■ Instructions to follow: Return exactly, and only, the lines from the line containing "job 6374 | 1.058" through the final line of the records below, both included.

■ Data shown:

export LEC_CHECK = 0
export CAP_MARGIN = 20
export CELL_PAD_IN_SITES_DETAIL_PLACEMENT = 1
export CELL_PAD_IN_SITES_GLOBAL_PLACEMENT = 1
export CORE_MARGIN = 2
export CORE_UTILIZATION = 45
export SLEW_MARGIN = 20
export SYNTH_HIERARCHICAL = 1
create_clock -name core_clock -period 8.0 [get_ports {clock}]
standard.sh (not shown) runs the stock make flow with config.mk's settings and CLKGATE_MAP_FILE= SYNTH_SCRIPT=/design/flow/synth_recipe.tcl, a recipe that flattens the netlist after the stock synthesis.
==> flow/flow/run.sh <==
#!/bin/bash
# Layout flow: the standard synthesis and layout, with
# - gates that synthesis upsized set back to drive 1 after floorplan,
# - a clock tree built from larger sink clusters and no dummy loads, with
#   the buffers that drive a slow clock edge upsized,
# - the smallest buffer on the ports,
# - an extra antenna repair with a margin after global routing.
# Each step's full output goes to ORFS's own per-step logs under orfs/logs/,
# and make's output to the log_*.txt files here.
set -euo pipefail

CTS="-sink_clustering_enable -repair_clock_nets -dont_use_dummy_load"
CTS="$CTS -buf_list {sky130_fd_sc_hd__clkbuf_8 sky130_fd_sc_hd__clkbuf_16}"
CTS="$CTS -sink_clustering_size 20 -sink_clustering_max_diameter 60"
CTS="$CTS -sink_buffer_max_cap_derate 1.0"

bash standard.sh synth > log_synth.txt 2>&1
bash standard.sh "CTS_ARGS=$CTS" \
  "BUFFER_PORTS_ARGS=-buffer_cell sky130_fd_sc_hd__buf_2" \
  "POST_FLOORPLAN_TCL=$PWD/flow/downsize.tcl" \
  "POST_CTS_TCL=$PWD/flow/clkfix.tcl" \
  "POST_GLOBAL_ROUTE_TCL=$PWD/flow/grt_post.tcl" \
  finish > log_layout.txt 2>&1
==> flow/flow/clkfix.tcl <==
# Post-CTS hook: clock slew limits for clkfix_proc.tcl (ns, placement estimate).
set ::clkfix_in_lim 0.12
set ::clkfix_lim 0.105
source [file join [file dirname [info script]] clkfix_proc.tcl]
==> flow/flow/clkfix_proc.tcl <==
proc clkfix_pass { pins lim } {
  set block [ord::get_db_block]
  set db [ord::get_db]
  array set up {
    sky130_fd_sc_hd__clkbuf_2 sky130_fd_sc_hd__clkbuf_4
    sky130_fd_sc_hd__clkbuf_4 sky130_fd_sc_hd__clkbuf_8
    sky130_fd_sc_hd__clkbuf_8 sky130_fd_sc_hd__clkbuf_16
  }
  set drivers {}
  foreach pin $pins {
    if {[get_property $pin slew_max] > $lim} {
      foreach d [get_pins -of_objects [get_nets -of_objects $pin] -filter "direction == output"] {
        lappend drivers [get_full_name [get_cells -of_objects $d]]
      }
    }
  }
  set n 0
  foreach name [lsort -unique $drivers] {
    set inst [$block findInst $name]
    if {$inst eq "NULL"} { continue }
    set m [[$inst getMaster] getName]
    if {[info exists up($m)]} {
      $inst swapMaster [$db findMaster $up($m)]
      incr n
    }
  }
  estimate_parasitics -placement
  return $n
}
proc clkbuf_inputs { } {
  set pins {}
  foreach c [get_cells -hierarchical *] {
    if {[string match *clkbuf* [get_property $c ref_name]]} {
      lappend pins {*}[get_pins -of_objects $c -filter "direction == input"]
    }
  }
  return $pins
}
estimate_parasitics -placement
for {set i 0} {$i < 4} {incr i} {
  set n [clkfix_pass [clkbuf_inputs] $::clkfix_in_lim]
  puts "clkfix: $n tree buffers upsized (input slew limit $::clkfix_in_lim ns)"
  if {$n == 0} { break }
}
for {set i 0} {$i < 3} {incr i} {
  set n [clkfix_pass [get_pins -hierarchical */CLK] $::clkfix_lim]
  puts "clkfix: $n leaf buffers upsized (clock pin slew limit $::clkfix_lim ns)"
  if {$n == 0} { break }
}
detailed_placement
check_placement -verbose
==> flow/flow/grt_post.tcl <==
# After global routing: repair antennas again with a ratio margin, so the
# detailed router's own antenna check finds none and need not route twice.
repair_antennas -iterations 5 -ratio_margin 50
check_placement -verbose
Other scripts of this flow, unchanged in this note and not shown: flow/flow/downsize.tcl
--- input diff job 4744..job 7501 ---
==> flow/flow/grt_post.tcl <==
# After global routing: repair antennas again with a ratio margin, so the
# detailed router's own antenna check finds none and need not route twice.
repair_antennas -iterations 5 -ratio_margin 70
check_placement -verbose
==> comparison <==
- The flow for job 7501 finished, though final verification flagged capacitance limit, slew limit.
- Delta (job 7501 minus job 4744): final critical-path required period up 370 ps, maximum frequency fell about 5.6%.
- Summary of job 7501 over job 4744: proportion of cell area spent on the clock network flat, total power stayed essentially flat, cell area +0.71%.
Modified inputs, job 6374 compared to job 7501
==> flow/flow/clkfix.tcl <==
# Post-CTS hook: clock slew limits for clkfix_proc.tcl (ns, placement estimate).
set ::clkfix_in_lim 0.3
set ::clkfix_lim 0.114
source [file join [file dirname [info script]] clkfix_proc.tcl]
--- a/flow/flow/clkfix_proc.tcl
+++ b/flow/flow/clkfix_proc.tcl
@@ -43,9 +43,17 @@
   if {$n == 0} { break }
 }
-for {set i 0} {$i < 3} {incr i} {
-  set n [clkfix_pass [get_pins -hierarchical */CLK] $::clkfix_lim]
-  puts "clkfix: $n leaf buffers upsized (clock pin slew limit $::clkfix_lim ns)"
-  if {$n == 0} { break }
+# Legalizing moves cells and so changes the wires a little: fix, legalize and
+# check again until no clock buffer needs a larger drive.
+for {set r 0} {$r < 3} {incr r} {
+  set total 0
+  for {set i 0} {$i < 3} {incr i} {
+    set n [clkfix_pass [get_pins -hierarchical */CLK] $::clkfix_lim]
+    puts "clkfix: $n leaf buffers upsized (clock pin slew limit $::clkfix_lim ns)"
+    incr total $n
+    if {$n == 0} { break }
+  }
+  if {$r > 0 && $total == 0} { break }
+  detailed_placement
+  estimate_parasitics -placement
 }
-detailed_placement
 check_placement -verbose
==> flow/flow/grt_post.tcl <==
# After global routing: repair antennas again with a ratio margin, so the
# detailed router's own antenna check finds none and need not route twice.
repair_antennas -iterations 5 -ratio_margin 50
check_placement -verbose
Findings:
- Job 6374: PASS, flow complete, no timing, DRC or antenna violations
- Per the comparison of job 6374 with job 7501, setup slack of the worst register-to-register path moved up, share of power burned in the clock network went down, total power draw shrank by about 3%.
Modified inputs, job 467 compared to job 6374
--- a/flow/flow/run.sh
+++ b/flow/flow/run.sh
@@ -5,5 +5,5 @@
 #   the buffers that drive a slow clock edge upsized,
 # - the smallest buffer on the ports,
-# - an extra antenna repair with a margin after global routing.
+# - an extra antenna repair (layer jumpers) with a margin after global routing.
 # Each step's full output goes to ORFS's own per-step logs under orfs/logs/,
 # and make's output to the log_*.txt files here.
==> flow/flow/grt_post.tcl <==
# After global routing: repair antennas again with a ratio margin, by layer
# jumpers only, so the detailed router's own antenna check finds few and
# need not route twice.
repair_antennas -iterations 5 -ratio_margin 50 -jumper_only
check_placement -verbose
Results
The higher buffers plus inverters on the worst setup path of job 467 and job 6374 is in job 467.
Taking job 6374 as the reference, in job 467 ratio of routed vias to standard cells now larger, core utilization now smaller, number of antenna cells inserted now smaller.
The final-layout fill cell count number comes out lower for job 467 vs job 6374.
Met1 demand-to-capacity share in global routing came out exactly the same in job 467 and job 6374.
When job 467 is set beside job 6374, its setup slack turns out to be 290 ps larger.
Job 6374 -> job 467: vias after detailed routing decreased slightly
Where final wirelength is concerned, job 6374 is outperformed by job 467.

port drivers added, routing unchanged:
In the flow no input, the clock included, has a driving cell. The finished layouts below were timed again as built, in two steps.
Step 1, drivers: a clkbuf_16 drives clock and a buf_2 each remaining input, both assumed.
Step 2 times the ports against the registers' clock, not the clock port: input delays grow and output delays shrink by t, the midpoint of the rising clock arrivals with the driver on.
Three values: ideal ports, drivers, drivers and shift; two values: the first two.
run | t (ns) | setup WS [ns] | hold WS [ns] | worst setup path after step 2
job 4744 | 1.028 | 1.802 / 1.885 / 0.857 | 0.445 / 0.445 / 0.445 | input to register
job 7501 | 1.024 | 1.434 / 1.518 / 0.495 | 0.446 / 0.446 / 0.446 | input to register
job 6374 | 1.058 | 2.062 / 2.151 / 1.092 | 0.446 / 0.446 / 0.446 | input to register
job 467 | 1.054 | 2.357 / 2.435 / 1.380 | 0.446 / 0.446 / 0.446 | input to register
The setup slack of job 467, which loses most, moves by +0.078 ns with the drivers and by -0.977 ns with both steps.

■ Written solution:
job 6374 | 1.058 | 2.062 / 2.151 / 1.092 | 0.446 / 0.446 / 0.446 | input to register
job 467 | 1.054 | 2.357 / 2.435 / 1.380 | 0.446 / 0.446 / 0.446 | input to register
The setup slack of job 467, which loses most, moves by +0.078 ns with the drivers and by -0.977 ns with both steps.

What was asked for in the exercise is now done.